Let’s move things out of theories and designs and check what actually these constructs can perform. So. I chose one database from each category to test out some standard and complex queries. Test databases are as follow:
- Neo4j -> Graph
- PostgreSQL -> SQL
- Apache Cassandra - > NoSQL
All of them are flagship products of their own categories. PostgreSQL and Cassandra are fully open-source. Neo4j is open-core and floats a free community edition.
- Neo4j is schema-less but it is better to define labels to group nodes for faster speed.
- Cassandra is NoSQL but requires a schema up-front.
- PostgreSQL also requires a schema.
- Neo4j doesn't support data partitioning, but labels provide nodes grouping for faster operations. Neo4j only supports Vertical Scaling with Read-Replica support.
- PostgreSQL doesn’t have any data partitioning mechanism, so vertical scaling with read-replicas support only.
- Cassandra splits data based on primary or composite key across clusters. So, both horizontal and vertical scaling is available.
Test Setup: T3.Small, 2 vCPUs, 2 GB RAM, 10 GB EBS General Purpose SSD
Test Instances: One instance for each DB Engine
Test Dataset: 65.2 MB (Personality 2018)
This result includes combined time for import of both files in the respective databases. Cassandra took a lot of time. Good amount of searching concluded that there is another open-source tool available for bulk-loading CSVs in Cassandra. I used built-in mechanisms for benchmarking purposes only.
This result contains total time to it took for all of three to count all of the available ratings. Neo4j did an exceptional job snice the traversal was only within “RATINGS” label. Postgres did great also since the traversal was within “Ratings” table only. Cassandra had to open-up each range-key for the traversal that slowed it down a bit.
This result explores all of the ratings greater than “4”. Postgres and Neo4j yielded similar results based on contained traversal. Cassandra cached up quite well because of distributed aggregated functions processing.
This traversal includes one table access with a foreign key match at one instance only for a user in Postgres “ratings” table. For Cassandra, it was just a composite key match. Neo4j didn’t perform well, due to the traversal of nodes and relationships for the first time. The same subsequent request yielded scores even lower than PostgreSQL. Neo4j is highly memory-centric and utilizes it well.
This involves access pattern just like above example, but with a more aggressive stats function. Return times are quite similar based on prediction.
This is a complex query with complex access patterns. This is two table accesssses for PostgreSQL. It has to collect the number of users with ratings greater than 3 in the “Ratings” table and agreeableness > 7 in the “Users” table. It has to perform a join operation, hence taking more time for a complex query. For Cassandra, it was two sort keys lookup and then collect users with rating > 3 and agreeableness > 7 within the same table. Hence, relatively faster results than any SQL database. Neo4j performed marvelously due to its pre-embedding of nodes and relationships. Although, it involves scanning two set of labels, “PERSON” and “RATINGS”, the traversal or jumps between these two nodes is pre-embedded by a relationship between then. This relationship embedding not only allows faster complex queries but offers much more complex operations that no other DB could even perform.

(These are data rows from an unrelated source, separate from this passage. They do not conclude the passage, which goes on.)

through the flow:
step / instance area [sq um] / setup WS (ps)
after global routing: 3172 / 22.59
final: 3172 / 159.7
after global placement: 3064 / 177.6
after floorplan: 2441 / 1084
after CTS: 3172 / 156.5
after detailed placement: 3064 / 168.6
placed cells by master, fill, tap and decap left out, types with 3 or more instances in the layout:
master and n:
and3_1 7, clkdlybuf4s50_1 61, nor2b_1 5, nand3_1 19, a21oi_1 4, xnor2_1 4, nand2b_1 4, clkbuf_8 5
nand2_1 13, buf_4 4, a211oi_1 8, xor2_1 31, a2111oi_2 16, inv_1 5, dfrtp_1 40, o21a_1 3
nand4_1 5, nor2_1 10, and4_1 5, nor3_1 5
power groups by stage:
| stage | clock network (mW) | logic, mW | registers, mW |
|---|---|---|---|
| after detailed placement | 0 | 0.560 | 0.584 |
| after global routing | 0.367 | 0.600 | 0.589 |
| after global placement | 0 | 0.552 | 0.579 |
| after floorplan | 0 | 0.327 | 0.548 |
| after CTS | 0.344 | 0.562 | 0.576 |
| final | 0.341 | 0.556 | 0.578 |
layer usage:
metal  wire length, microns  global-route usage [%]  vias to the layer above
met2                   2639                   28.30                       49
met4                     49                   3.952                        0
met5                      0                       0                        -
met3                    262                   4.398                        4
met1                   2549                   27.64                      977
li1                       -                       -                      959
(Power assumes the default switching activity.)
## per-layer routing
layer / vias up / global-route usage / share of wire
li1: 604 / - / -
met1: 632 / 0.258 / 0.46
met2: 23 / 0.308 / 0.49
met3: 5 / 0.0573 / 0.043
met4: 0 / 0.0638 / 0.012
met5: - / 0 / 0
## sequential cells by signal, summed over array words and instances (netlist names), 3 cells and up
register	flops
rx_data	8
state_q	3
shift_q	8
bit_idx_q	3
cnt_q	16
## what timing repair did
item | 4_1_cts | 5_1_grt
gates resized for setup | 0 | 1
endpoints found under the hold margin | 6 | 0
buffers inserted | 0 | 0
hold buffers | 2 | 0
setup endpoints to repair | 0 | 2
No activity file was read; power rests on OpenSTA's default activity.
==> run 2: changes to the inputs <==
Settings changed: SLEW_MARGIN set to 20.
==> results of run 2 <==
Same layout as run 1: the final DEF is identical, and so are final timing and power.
## src/rtl/instr_queue_pkg.sv

```systemverilog
// instr_queue_pkg: shared processor types and sizes for the instruction queue.
package instr_queue_pkg;
    localparam int XLEN = 32;
    localparam int IQ_DEPTH = 8;
    typedef struct packed {
        logic [XLEN-1:0] instr;
        logic [XLEN-1:0] pc;
    } iq_entry_t;
endpackage

```

## src/rtl/instr_queue_if.sv

```systemverilog
// instr_queue_if: fetch-push and issue-pop handshake bundle of the instruction queue.
interface instr_queue_if #(parameter int XLEN = instr_queue_pkg::XLEN);
    logic            push_valid;
    logic [XLEN-1:0] push_instr;
    logic [XLEN-1:0] push_pc;
    logic            push_ready;
    logic            issue_ready;
    logic            head_valid;
    logic [XLEN-1:0] head_instr;
    logic [XLEN-1:0] head_pc;
    modport slave (
        input  push_valid, push_instr, push_pc, issue_ready,
        output push_ready, head_valid, head_instr, head_pc
    );
    modport master (
        output push_valid, push_instr, push_pc, issue_ready,
        input  push_ready, head_valid, head_instr, head_pc
    );
endinterface

```

## src/rtl/instr_queue.sv

```systemverilog
// instr_queue: show-ahead circular instruction queue between fetch and decode/issue.
module instr_queue #(
    parameter int DEPTH = instr_queue_pkg::IQ_DEPTH,
    parameter int XLEN = instr_queue_pkg::XLEN,
    localparam int PW = $clog2(DEPTH)
) (
    input  logic                 clk,
    input  logic                 rst_n,
    input  logic                 flush,
    instr_queue_if.slave         q,
    output logic [PW:0]          count,
    output logic                 full,
    output logic                 empty
);
    import instr_queue_pkg::*;
    iq_entry_t      mem_q [DEPTH];
    logic [PW-1:0]  rd_ptr_q, rd_ptr_d, wr_ptr_q, wr_ptr_d;
    logic [PW:0]    count_q, count_d;
    logic           push_acc, pop_acc, wr_en;
    always_comb begin
        full     = count_q == (PW+1)'(DEPTH);
        empty    = count_q == '0;
        push_acc = q.push_valid && !full;
        pop_acc  = q.issue_ready && !empty;
        wr_en    = push_acc && !flush;
        wr_ptr_d = flush ? '0 : push_acc ? wr_ptr_q + 1'b1 : wr_ptr_q;
        rd_ptr_d = flush ? '0 : pop_acc ? rd_ptr_q + 1'b1 : rd_ptr_q;
        count_d  = flush ? '0 : count_q + (PW+1)'(push_acc) - (PW+1)'(pop_acc);
    end
    always_ff @(posedge clk or negedge rst_n) begin
        if (!rst_n) begin
            rd_ptr_q <= '0;
            wr_ptr_q <= '0;
            count_q  <= '0;
        end else begin
            rd_ptr_q <= rd_ptr_d;
            wr_ptr_q <= wr_ptr_d;
            count_q  <= count_d;
        end
    end
    // storage is left unreset; validity is tracked solely by the pointers and count
    always_ff @(posedge clk) begin
        if (wr_en) mem_q[wr_ptr_q] <= '{instr: q.push_instr, pc: q.push_pc};
    end
    assign count        = count_q;
    assign q.push_ready = !full;
    assign q.head_valid = !empty;
    assign q.head_instr = empty ? '0 : mem_q[rd_ptr_q].instr;
    assign q.head_pc    = empty ? '0 : mem_q[rd_ptr_q].pc;
endmodule
```

## src/flat_wrapper.sv

```systemverilog
// flat-port wrapper written by rule: the top's interface ports become plain ports
module instr_queue_flat import instr_queue_pkg::*;
#(
    parameter int DEPTH = instr_queue_pkg::IQ_DEPTH,
    parameter int XLEN = instr_queue_pkg::XLEN,
    localparam int PW = $clog2(DEPTH)
)
  (clk, rst_n, flush, count, full, empty, q_push_valid, q_push_instr, q_push_pc, q_issue_ready, q_push_ready, q_head_valid, q_head_instr, q_head_pc);
  instr_queue_if #(.XLEN(XLEN)) q_i ();
  input  logic clk;
  input  logic rst_n;
  input  logic flush;
  output logic [PW:0] count;
  output logic full;
  output logic empty;
  input wire logic [$bits(q_i.push_valid)-1:0] q_push_valid;
  input wire logic [$bits(q_i.push_instr)-1:0] q_push_instr;
  input wire logic [$bits(q_i.push_pc)-1:0] q_push_pc;
  input wire logic [$bits(q_i.issue_ready)-1:0] q_issue_ready;
  output wire logic [$bits(q_i.push_ready)-1:0] q_push_ready;
  output wire logic [$bits(q_i.head_valid)-1:0] q_head_valid;
  output wire logic [$bits(q_i.head_instr)-1:0] q_head_instr;
  output wire logic [$bits(q_i.head_pc)-1:0] q_head_pc;
  assign q_i.push_valid = q_push_valid;
  assign q_i.push_instr = q_push_instr;
  assign q_i.push_pc = q_push_pc;
  assign q_i.issue_ready = q_issue_ready;
  assign q_push_ready = q_i.push_ready;
  assign q_head_valid = q_i.head_valid;
  assign q_head_instr = q_i.head_instr;
  assign q_head_pc = q_i.head_pc;
  instr_queue #(.DEPTH(DEPTH), .XLEN(XLEN)) u_core (.clk(clk), .rst_n(rst_n), .flush(flush), .q(q_i), .count(count), .full(full), .empty(empty));
endmodule
```
### src/rtl/i2c_pkg.sv
// i2c_pkg: shared I2C state encoding, bus constants and BME280 register map
package i2c_pkg;
  typedef enum logic [2:0] {IDLE, ADDR, ADDR_ACK, WR_BYTE, WR_ACK, RD_BYTE, RD_ACK, IGNORE} i2c_state_t;
  localparam logic ACK = 1'b0;
  localparam logic NACK = 1'b1;
  localparam logic [6:0] BME280_ADDR = 7'h76;
  localparam logic [7:0] CTRL_HUM = 8'hF2;
endpackage

### src/rtl/i2c_bus_cond.sv
// i2c_bus_cond: SCL/SDA synchronizer, optional glitch filter (I2C_TARGET_GLITCH_FILTER_EN), edge and START/STOP detection
module i2c_bus_cond #(
  parameter int FILTER_LEN = 3
) (
  input  logic clk,
  input  logic reset,
  input  logic i_scl,
  input  logic i_sda,
  output logic o_sda,
  output logic o_rise,
  output logic o_fall,
  output logic o_start,
  output logic o_stop
);
  logic [1:0] r_s1, r_s2, r_prev, w_v;
  // two-stage synchronizer; bit 1 is SCL, bit 0 is SDA, both idle high
  always_ff @(posedge clk) begin
    r_s1 <= reset ? 2'b11 : {i_scl, i_sda};
    r_s2 <= reset ? 2'b11 : r_s1;
  end
`ifdef I2C_TARGET_GLITCH_FILTER_EN
  localparam int CW = $clog2(FILTER_LEN + 1);
  logic [1:0] r_flt;
  logic [CW-1:0] r_cnt [2];
  // a line must hold its new level for FILTER_LEN clocks before it is accepted
  always_ff @(posedge clk) begin
    for (int i = 0; i < 2; i++) begin
      if (reset) begin
        r_cnt[i] <= '0;
        r_flt[i] <= 1'b1;
      end else if (r_s2[i] == r_flt[i]) r_cnt[i] <= '0;
      else if (r_cnt[i] == CW'(FILTER_LEN - 1)) begin
        r_cnt[i] <= '0;
        r_flt[i] <= r_s2[i];
      end else r_cnt[i] <= r_cnt[i] + CW'(1);
    end
  end
  assign w_v = r_flt;
`else
  logic [31:0] w_unused_flen;
  assign w_unused_flen = FILTER_LEN;
  assign w_v = r_s2;
`endif
  // previous conditioned levels for edge detection
  always_ff @(posedge clk) r_prev <= reset ? 2'b11 : w_v;
  assign o_sda   = w_v[0];
  assign o_rise  = w_v[1] & ~r_prev[1];
  assign o_fall  = ~w_v[1] & r_prev[1];
  assign o_start = w_v[1] & r_prev[0] & ~w_v[0];
  assign o_stop  = w_v[1] & ~r_prev[0] & w_v[0];
endmodule

### src/rtl/i2c_target.sv
// i2c_target: I2C register target at DEV_ADDR with auto-incrementing pointer; glitch filter enabled by I2C_TARGET_GLITCH_FILTER_EN
module i2c_target
  import i2c_pkg::*;
#(
  parameter logic [6:0] DEV_ADDR = BME280_ADDR,
  parameter int FILTER_LEN = 3
) (
  input  logic       clk,
  input  logic       reset,
  input  logic       scl_in,
  input  logic       sda_in,
  output logic       sda_oe,
  output logic [7:0] reg_addr,
  output logic [7:0] reg_wdata,
  output logic       reg_we,
  output logic       reg_re,
  input  logic [7:0] reg_rdata,
  output logic       busy
);
  i2c_state_t r_state, w_state;
  logic [3:0] r_cnt, w_cnt;
  logic [7:0] r_sr, w_sr, r_addr, w_addr, r_wdata, w_wdata, w_byte;
  logic r_oe, w_oe, r_we, w_we, r_re, w_re, r_busy, w_busy, r_rw, w_rw, r_first, w_first, r_ld;
  logic w_sda, w_rise, w_fall, w_start, w_stop, w_last, w_match;
  i2c_bus_cond #(.FILTER_LEN(FILTER_LEN)) u_cond (
    .clk(clk), .reset(reset), .i_scl(scl_in), .i_sda(sda_in),
    .o_sda(w_sda), .o_rise(w_rise), .o_fall(w_fall), .o_start(w_start), .o_stop(w_stop)
  );
  assign w_byte  = {r_sr[6:0], w_sda};
  assign w_last  = r_cnt == 4'd7;
  assign w_match = r_sr[6:0] == DEV_ADDR;
  // next state: bus START/STOP first, then per-state SCL edge handling
  always_comb begin
    w_state = r_state;
    w_cnt   = r_cnt;
    w_sr    = r_ld ? reg_rdata : r_sr;
    w_oe    = r_oe;
    w_addr  = r_addr;
    w_wdata = r_wdata;
    w_we    = 1'b0;
    w_re    = 1'b0;
    w_busy  = r_busy;
    w_rw    = r_rw;
    w_first = r_first;
    if (w_stop) begin
      w_state = IDLE;
      w_oe    = 1'b0;
      w_busy  = 1'b0;
    end else if (w_start) begin
      w_state = ADDR;
      w_cnt   = '0;
      w_oe    = 1'b0;
    end else case (r_state)
      ADDR: if (w_rise) begin
        w_sr  = w_byte;
        w_cnt = r_cnt + 4'd1;
        if (w_last) begin
          w_state = w_match ? ADDR_ACK : IGNORE;
          w_busy  = r_busy | w_match;
          w_rw    = w_sda;
          w_first = 1'b1;
        end
      end
      ADDR_ACK: if (w_fall) begin
        w_oe = 1'b1;
        w_re = r_rw;
      end else if (w_rise) begin
        w_state = r_rw ? RD_BYTE : WR_BYTE;
        w_cnt   = '0;
      end
      WR_BYTE: if (w_fall) w_oe = 1'b0;
      else if (w_rise) begin
        w_sr  = w_byte;
        w_cnt = r_cnt + 4'd1;
        if (w_last) begin
          w_state = WR_ACK;
          w_addr  = r_first ? w_byte : r_addr;
          w_wdata = r_first ? r_wdata : w_byte;
          w_we    = ~r_first;
        end
      end
      WR_ACK: if (w_fall) begin
        w_oe    = 1'b1;
        w_addr  = r_first ? r_addr : r_addr + 8'd1;
        w_first = 1'b0;
      end else if (w_rise) begin
        w_state = WR_BYTE;
        w_cnt   = '0;
      end
      RD_BYTE: if (w_fall) w_oe = ~r_sr[7];
      else if (w_rise) begin
        w_sr    = {r_sr[6:0], 1'b0};
        w_cnt   = r_cnt + 4'd1;
        w_state = w_last ? RD_ACK : RD_BYTE;
      end
      RD_ACK: if (w_fall) w_oe = 1'b0;
      else if (w_rise) begin
        w_addr  = r_addr + 8'd1;
        w_re    = w_sda == ACK;
        w_state = w_sda == ACK ? RD_BYTE : IGNORE;
        w_cnt   = '0;
      end
      default: w_oe = 1'b0;
    endcase
  end
  // state and output registers; read data lands the cycle after reg_re
  always_ff @(posedge clk) begin
    if (reset) begin
      r_state <= IDLE;
      r_cnt   <= '0;
      r_sr    <= '0;
      r_oe    <= 1'b0;
      r_addr  <= '0;
      r_wdata <= '0;
      r_we    <= 1'b0;
      r_re    <= 1'b0;
      r_busy  <= 1'b0;
      r_rw    <= 1'b0;
      r_first <= 1'b0;
      r_ld    <= 1'b0;
    end else begin
      r_state <= w_state;
      r_cnt   <= w_cnt;
      r_sr    <= w_sr;
      r_oe    <= w_oe;
      r_addr  <= w_addr;
      r_wdata <= w_wdata;
      r_we    <= w_we;
      r_re    <= w_re;
      r_busy  <= w_busy;
      r_rw    <= w_rw;
      r_first <= w_first;
      r_ld    <= r_re;
    end
  end
  assign sda_oe    = r_oe;
  assign reg_addr  = r_addr;
  assign reg_wdata = r_wdata;
  assign reg_we    = r_we;
  assign reg_re    = r_re;
  assign busy      = r_busy;
endmodule
### config.mk
export PLATFORM = sky130hd
export DESIGN_NAME = i2c_target
export DESIGN_NICKNAME = d
export VERILOG_FILES = /design/src/rtl/i2c_pkg.sv /design/src/rtl/i2c_bus_cond.sv /design/src/rtl/i2c_target.sv
export SDC_FILE = /design/constraint.sdc
export NUM_CORES = 1
export LEC_CHECK = 0
export BUFFER_PORTS_ARGS = -buffer_cell sky130_fd_sc_hd__buf_2
export CORE_MARGIN = 2
export CORE_UTILIZATION = 51
export CTS_CLUSTER_SIZE = 40
export DETAILED_ROUTE_END_ITERATION = 12
export GPL_TIMING_DRIVEN = 1
export PLACE_DENSITY_LB_ADDON = 0.12
export REMOVE_ABC_BUFFERS = 1
export SLEW_MARGIN = 20
export SYNTH_ARGS = -nofsm -noshare
export SYNTH_HDL_FRONTEND = slang
export SYNTH_HIERARCHICAL = 1
export SYNTH_SLANG_ARGS = --single-unit
export TNS_END_PERCENT = 10
### constraint.sdc
create_clock -name clk -period 1.8 [get_ports clk]
set_clock_uncertainty 0.05 [all_clocks]
set_input_delay 0.36 -clock clk [delete_from_list [all_inputs] [get_ports clk]]
set_output_delay 0.36 -clock clk [all_outputs]
set_load 0.01 [all_outputs]
==> results, run 1 <==
- The flow ran to the end, but the final reports show violations.
- The checks that failed: negative setup slack.
- The final routed DRC violation total is 0.
- STA puts the critical path data arrival time at 1.95 ns.
- The y dimension of the die is 70.1 um.
- Of the available clock period, the critical path in the final layout requires 100%.
- The core region is 0.00426 mm2.
- The max-slew headroom at the worst pin is 68.8%.
- The smallest clock period supported by the final layout is computed as 1.81 ns.
- The area growth from synthesis to layout is 27.0%.
- Once detailed placement completed, the half-perimeter wirelength came to 3880 um.
- STA classifies the critical path endpoint as a flop.
- Across all setup checks in the final design, the least slack found is -0.00534 ns.
- The worst-margin pin slew is 0.467 ns.
- The via count of the first global-routing pass came to 1909.
- The dominant combinational cell family by area after synthesis is simple AND/OR/NAND/NOR gates.
- The compound-cell area share of the yosys netlist is 21.4%.
- The most common cell after layout, fill and taps aside is dfxtp_1.
- The average size of a mapped cell is 8.31 um2.
- Summing every instance area after synthesis gives 0.00223 mm2.
- The launching point of the worst reg2reg path is r_cnt[0]$_SDFFE_PP0P_.
- The fraction of registers with async set/reset is 0%.
- The setup slack at placement is -0.134 ns.
- Clock-pin slew was measured on the worst setup and hold paths at 0.09 ns.
- After detailed routing, the number of vias per cell comes to 5.72.
- The fill cell instance count of the final layout is 376.
- The count of buffer and inverter cells on the critical path is 1.
- In this run the worst path has a maximum fanout of 6.
- The count of flip-flops with a built-in enable after synthesis is 0.
- For the worst setup path, the data required time is 1.94 ns.
- The worst hold path belongs to the class in -> reg.
- The simple-gate area share of the yosys netlist is 25.3%.
- The TritonCTS clock tree is done.
- The final hold violation count was 0.
- The number of nets in the layout is 338.
- For this run the aggregate overflow at the end of global routing stands at 0.
- The number of DRC markers in iteration 0 is 141.
- The number of top-level design ports is 32.
- Measured against the total synthesized area, the mux share comes to 7.64%.
- The synthesized netlist devotes 1.12% of its cell area to adder and majority cells.
- After clock tree synthesis, the flow added hold-fix buffers numbering 0.
- The startpoint type of the worst setup path is a flop.
- The wire length of the first global-routing pass is 9230 um.
- The effective utilization at floorplan is 52.2%.
- Tracing the worst setup path back leads to its startpoint at r_cnt[0]$_SDFFE_PP0P_.
- The setup path with the least slack is of type reg -> reg.
- The clock sink count is 44.
- The clock passes through at most 2 buffers.
- For this block, the via count after detailed routing is 2157.
- In this run, placement finished with an instance count of 366.
- The tree is rooted in a clkbuf_8.
- The warning count from the yosys run is 6.
- The number of max-cap violations is 0.
- The share of the synthesized netlist area taken by xor and xnor gates is 0%.
- The total global routing track utilization is 23.2%.
- The H-tree was split into 2 levels.
- Walking the worst path, the cells encountered are ha_4, and4b_2, a31oi_4, a211o_4, buf_6, o21ai_1, a21oi_1.
- The floorplan step set the die width to 70.1 um.
- The synthesized design contains 44 register bits.
- The congestion estimate from routability-driven global placement came to 0.903.
- The full die area is 0.00491 mm2.
- The non-filler instance count after layout is 377.
- Setup repair after global routing could not meet its margin everywhere.
- For the worst-skew pair, the clock arrives at the later sink with an insertion delay of 0.30 ns.
- The count of final max-slew check failures came to 0.
- The share of the yosys chip area belonging to registers is 39.6%.
- The power per unit of standard cell area is 659 mW/mm2.
- The TritonCTS buffer count is 5.
- The total length of routed wires is 5570 um.
- Port buffering added 31 buffers.
- The count of TritonRoute iterations in the first routing pass is 5.
- The initial antenna violation count is 0.
- The worst vdd rail ir drop is 0.000329 V.
- Synthesis produced a netlist whose cell count is 268.
- The slowest stage of the critical path belongs to the cell a211o_4.
- The dominant register cell in the synthesized netlist is dfxtp_1.
- Entering global routing, the biggest net connects 42 pins.
- The worst hold path begins at scl_in.
- The initialized floorplan defines 24 standard-cell rows.
- Leaving out fill and tap cells, the most frequent cells in the layout are 40 x dfxtp_1, 37 x nor2_1, 31 x buf_2, 31 x buf_4, 25 x a21oi_1.
- On the worst path, the slowest cell contributes a delay of 0.38 ns.
- The number of antenna diodes in the final layout is 0.
- The wire length per cell after detailed routing is 14.8 um.
- The kind of cell adding the most delay to the critical path is compound AO/OA/AOI/OAI gates.
- Setup violations remaining at the end of the flow were counted as 1.
- Based on the critical path, the design can be clocked at up to 554 MHz.
- The proportion of layout cells with a drive suffix above 1 is 28.9%.
- The count of nets left with antenna violations once routing finished came out at 0.
- Yosys mapped the design onto 52 distinct sky130hd cell types.
- For this design the static power due to leakage is 1.19 nW.
[cells in the mapped netlist, types with 2 or more instances]
library cell / count / area, um2
inv_1: 7 / 26.3
nand4_1: 2 / 12.5
and3_1: 3 / 18.8
o22ai_1: 2 / 12.5
and2_1: 2 / 12.5
a211oi_1: 2 / 15.0
o211ai_1: 2 / 15.0
a21oi_1: 25 / 125
or2_1: 7 / 43.8
nand2_1: 14 / 52.6
a41oi_1: 2 / 17.5
nor2b_1: 7 / 43.8
ha_1: 2 / 25.0
and3b_1: 2 / 17.5
mux2i_1: 17 / 170
nor2_1: 39 / 146
nand2b_1: 8 / 50.1
a21oi_2: 3 / 26.3
o32ai_2: 2 / 32.5
buf_2: 8 / 40.0
a311oi_1: 3 / 26.3
nor3_1: 8 / 40.0
a31oi_1: 4 / 25.0
o21ai_1: 6 / 30.0
clkbuf_1: 6 / 22.5
nand3_1: 7 / 35.0
a2111oi_0: 2 / 17.5
dfxtp_1: 44 / 881
o31ai_1: 2 / 15.0
or3_1: 3 / 18.8
o21ai_0: 5 / 25.0
nor4_1: 2 / 12.5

- Cassandra is a columnar database that distributes its keys among shards to achieve horizontal scaling. So, up till a point, where your table has millions of rows, your SQL solutions can work, but after that you would see degraded query performance. Cassandra is for Big Data which distributes data horizontally and also supports a huge amount of column numbers.
- Neo4j is built with a graph visualization browser tool that helps in the deep analysis of your loaded data. Apart from that, Neo4j also contains rich library for AI-based graph analysis that further helps in digging deeper into the data for analysis purposes.Neo4j also keeps a subset of warm data in memory for faster access.